┌─ ENTRIES SHOWN

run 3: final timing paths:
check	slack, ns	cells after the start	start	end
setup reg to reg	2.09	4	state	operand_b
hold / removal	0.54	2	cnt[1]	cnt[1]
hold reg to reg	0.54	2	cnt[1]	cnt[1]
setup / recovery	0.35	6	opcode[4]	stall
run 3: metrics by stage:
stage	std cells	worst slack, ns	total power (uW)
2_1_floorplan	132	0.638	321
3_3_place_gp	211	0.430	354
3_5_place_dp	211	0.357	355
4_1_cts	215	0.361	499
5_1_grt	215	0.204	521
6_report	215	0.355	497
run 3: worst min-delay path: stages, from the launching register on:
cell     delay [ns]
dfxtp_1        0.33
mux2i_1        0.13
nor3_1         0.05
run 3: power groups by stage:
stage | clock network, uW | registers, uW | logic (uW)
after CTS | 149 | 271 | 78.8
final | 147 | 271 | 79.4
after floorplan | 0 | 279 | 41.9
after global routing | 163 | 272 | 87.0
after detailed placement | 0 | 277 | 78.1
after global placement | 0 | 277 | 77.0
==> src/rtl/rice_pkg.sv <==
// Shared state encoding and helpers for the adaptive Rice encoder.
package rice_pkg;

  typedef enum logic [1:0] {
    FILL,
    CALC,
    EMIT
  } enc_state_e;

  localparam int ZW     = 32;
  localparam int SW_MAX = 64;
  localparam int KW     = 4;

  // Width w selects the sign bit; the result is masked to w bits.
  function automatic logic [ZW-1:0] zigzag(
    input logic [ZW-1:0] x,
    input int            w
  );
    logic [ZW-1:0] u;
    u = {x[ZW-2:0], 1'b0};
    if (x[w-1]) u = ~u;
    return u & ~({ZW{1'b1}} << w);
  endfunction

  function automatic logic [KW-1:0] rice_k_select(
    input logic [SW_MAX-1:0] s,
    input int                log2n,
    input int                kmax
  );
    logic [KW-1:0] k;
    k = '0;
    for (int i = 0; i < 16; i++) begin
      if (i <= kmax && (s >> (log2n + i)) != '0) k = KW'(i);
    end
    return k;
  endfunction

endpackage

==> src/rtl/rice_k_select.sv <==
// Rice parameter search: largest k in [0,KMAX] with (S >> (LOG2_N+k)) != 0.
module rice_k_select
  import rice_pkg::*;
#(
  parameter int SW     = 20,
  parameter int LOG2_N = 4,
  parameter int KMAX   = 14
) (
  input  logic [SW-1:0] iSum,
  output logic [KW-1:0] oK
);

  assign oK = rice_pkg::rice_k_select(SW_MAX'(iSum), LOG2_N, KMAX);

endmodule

└─
┌─ ENTRIES SHOWN

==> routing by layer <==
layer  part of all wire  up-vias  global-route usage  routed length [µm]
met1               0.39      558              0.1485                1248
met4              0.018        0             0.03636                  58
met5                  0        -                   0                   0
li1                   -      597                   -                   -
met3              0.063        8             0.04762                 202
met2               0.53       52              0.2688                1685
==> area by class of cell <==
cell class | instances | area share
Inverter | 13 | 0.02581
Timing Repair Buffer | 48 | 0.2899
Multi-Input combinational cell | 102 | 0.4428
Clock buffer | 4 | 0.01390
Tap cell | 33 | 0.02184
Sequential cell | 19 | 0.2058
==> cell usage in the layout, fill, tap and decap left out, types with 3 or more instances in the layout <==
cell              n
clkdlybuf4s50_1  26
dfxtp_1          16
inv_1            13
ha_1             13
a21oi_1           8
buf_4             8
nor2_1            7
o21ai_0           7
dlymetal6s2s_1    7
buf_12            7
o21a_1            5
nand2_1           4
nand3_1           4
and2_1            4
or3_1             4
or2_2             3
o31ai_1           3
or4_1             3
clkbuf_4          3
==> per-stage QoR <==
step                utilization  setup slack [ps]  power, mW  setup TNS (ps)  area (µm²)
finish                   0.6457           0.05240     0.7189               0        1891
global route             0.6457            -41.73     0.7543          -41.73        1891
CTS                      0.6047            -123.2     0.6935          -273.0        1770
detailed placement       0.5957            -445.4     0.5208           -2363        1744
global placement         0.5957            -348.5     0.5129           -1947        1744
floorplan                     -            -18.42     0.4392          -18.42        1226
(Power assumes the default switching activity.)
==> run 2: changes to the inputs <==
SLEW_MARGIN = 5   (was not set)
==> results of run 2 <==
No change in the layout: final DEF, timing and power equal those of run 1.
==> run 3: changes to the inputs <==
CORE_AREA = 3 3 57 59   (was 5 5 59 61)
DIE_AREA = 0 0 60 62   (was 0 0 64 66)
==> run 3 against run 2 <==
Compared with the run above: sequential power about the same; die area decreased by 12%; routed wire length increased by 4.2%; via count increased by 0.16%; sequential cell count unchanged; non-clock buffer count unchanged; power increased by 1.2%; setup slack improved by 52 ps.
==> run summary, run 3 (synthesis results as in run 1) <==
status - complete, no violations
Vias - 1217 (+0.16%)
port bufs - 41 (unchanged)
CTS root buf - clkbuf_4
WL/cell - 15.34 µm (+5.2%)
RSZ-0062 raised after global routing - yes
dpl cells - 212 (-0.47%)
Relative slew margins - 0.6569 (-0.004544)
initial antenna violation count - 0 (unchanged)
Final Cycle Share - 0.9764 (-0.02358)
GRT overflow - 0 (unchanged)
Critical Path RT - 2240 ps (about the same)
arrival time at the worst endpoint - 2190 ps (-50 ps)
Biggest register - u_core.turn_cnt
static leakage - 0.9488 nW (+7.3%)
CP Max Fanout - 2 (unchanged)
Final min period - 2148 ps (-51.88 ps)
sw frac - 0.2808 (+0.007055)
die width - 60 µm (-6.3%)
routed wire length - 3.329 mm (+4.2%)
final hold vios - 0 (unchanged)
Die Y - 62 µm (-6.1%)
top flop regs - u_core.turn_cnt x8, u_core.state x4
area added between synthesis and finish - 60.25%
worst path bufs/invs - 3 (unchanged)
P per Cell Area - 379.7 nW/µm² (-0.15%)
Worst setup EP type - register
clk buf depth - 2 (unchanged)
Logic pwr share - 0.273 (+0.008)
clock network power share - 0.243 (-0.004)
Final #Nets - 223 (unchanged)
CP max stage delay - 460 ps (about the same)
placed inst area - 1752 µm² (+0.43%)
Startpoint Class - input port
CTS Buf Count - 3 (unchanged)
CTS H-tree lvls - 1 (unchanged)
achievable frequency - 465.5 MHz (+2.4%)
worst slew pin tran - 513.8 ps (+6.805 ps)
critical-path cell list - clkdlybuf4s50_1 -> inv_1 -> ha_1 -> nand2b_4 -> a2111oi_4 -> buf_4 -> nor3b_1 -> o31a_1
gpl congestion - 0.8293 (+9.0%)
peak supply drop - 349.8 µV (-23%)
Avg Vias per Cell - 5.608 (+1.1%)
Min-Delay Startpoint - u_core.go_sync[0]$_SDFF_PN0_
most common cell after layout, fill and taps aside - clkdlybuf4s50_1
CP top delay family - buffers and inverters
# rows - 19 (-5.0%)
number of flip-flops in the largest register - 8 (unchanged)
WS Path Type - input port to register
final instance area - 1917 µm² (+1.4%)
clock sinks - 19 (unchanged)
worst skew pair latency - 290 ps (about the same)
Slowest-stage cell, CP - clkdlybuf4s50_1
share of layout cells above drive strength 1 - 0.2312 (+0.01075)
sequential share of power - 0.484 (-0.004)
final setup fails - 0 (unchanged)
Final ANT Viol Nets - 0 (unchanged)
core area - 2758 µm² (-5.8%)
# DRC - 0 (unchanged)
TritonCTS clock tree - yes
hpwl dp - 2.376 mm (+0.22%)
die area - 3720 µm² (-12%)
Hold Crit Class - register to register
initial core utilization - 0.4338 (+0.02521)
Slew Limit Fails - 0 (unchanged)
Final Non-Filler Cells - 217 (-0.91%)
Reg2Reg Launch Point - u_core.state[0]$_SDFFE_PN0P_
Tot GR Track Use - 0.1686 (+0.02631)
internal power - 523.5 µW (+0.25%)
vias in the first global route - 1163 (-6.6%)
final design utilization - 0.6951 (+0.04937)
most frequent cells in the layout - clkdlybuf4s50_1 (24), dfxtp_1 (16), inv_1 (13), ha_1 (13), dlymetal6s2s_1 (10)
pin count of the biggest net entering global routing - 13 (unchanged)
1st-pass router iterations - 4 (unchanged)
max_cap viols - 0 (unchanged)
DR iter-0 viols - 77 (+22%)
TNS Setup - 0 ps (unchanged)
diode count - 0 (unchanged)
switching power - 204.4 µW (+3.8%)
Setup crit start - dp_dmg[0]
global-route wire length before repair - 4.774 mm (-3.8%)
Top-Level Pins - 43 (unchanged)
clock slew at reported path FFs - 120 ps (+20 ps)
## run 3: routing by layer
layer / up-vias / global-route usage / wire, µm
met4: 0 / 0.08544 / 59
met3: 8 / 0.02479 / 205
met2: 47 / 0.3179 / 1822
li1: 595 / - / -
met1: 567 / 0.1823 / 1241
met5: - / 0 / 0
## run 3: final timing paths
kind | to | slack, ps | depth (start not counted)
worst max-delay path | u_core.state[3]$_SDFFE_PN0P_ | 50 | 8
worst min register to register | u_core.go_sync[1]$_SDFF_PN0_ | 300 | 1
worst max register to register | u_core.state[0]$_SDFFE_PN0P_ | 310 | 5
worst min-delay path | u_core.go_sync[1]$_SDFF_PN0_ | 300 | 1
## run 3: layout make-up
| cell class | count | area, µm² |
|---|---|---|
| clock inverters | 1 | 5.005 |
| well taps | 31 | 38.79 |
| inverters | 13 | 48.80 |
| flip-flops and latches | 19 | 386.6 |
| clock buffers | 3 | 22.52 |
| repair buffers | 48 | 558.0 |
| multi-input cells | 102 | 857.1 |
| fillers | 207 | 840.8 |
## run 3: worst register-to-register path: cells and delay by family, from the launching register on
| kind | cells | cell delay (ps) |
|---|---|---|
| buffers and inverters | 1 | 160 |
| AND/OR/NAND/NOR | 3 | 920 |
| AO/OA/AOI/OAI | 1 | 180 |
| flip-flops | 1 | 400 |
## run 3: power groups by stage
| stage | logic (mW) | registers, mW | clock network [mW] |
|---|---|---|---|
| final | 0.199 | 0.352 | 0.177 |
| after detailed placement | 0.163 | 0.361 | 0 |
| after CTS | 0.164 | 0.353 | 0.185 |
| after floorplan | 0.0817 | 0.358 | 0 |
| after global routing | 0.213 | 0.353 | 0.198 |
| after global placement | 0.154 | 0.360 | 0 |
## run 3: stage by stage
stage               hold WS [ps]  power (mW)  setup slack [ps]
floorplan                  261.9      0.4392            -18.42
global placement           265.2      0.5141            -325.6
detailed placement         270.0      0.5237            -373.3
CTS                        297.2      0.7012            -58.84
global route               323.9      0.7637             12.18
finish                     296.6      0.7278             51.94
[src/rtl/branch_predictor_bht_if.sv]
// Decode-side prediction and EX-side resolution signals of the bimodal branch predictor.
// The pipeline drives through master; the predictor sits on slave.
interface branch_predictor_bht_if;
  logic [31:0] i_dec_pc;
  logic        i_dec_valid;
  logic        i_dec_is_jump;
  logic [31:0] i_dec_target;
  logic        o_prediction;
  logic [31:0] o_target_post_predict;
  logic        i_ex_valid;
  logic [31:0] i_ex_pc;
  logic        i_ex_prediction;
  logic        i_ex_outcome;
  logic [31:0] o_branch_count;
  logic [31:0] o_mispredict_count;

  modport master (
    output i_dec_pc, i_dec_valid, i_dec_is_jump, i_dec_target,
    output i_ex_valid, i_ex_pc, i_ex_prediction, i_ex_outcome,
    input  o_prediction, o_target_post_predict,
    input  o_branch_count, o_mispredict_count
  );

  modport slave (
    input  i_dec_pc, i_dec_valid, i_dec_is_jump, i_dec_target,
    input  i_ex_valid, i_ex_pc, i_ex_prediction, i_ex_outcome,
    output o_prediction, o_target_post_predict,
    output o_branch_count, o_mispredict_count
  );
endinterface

└─
┌─ ENTRIES SHOWN

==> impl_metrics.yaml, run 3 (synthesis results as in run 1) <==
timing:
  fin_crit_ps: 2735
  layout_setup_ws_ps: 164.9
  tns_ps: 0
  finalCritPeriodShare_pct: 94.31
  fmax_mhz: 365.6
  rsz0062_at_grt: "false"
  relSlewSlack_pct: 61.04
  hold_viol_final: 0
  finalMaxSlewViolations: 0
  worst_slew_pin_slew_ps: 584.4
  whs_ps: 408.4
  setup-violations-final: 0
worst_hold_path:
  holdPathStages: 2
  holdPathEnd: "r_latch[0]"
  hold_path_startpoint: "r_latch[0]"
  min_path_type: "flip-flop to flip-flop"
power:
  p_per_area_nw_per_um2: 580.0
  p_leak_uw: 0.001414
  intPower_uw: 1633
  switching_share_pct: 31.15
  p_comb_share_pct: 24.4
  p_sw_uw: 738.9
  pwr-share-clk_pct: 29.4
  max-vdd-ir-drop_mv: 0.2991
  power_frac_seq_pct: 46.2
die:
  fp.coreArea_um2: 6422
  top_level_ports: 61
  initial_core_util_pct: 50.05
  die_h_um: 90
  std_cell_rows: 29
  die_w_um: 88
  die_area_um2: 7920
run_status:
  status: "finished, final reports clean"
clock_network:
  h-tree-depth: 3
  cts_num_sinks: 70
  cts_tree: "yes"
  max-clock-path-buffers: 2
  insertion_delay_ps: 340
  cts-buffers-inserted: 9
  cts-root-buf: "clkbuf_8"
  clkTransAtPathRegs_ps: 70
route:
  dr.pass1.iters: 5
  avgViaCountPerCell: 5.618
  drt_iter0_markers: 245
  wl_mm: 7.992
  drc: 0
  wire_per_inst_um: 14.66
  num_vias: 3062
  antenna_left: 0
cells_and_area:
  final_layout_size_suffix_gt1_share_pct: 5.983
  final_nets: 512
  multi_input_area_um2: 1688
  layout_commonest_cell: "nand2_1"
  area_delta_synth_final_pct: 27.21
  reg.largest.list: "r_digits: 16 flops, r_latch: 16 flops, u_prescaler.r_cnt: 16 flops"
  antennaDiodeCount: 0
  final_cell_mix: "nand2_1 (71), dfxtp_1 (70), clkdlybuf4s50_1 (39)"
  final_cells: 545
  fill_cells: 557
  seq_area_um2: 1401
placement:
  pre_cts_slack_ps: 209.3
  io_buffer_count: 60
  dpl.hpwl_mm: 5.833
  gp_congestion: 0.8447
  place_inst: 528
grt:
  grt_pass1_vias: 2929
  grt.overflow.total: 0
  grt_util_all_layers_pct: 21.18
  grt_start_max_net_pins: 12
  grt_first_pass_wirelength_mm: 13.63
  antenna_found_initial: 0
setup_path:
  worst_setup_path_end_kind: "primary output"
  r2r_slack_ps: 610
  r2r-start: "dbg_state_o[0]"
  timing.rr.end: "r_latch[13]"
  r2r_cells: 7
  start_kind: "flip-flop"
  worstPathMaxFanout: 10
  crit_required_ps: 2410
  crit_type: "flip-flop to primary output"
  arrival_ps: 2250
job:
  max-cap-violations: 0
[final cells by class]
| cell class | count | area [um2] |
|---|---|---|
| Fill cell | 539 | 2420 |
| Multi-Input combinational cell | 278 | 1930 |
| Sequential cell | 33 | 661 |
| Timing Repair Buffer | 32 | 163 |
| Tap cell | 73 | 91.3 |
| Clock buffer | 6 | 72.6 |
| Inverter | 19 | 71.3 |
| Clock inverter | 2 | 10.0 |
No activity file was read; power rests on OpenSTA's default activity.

└─

- [EXERCISE]: The required answer is the exact run of lines above starting at the line with "pin count of" and ending at the line with "0.353 | 0.185 |", with both ends present.

- [ANSWER FOR THIS EXERCISE]:
pin count of the biggest net entering global routing - 13 (unchanged)
1st-pass router iterations - 4 (unchanged)
max_cap viols - 0 (unchanged)
DR iter-0 viols - 77 (+22%)
TNS Setup - 0 ps (unchanged)
diode count - 0 (unchanged)
switching power - 204.4 µW (+3.8%)
Setup crit start - dp_dmg[0]
global-route wire length before repair - 4.774 mm (-3.8%)
Top-Level Pins - 43 (unchanged)
clock slew at reported path FFs - 120 ps (+20 ps)
## run 3: routing by layer
layer / up-vias / global-route usage / wire, µm
met4: 0 / 0.08544 / 59
met3: 8 / 0.02479 / 205
met2: 47 / 0.3179 / 1822
li1: 595 / - / -
met1: 567 / 0.1823 / 1241
met5: - / 0 / 0
## run 3: final timing paths
kind | to | slack, ps | depth (start not counted)
worst max-delay path | u_core.state[3]$_SDFFE_PN0P_ | 50 | 8
worst min register to register | u_core.go_sync[1]$_SDFF_PN0_ | 300 | 1
worst max register to register | u_core.state[0]$_SDFFE_PN0P_ | 310 | 5
worst min-delay path | u_core.go_sync[1]$_SDFF_PN0_ | 300 | 1
## run 3: layout make-up
| cell class | count | area, µm² |
|---|---|---|
| clock inverters | 1 | 5.005 |
| well taps | 31 | 38.79 |
| inverters | 13 | 48.80 |
| flip-flops and latches | 19 | 386.6 |
| clock buffers | 3 | 22.52 |
| repair buffers | 48 | 558.0 |
| multi-input cells | 102 | 857.1 |
| fillers | 207 | 840.8 |
## run 3: worst register-to-register path: cells and delay by family, from the launching register on
| kind | cells | cell delay (ps) |
|---|---|---|
| buffers and inverters | 1 | 160 |
| AND/OR/NAND/NOR | 3 | 920 |
| AO/OA/AOI/OAI | 1 | 180 |
| flip-flops | 1 | 400 |
## run 3: power groups by stage
| stage | logic (mW) | registers, mW | clock network [mW] |
|---|---|---|---|
| final | 0.199 | 0.352 | 0.177 |
| after detailed placement | 0.163 | 0.361 | 0 |
| after CTS | 0.164 | 0.353 | 0.185 |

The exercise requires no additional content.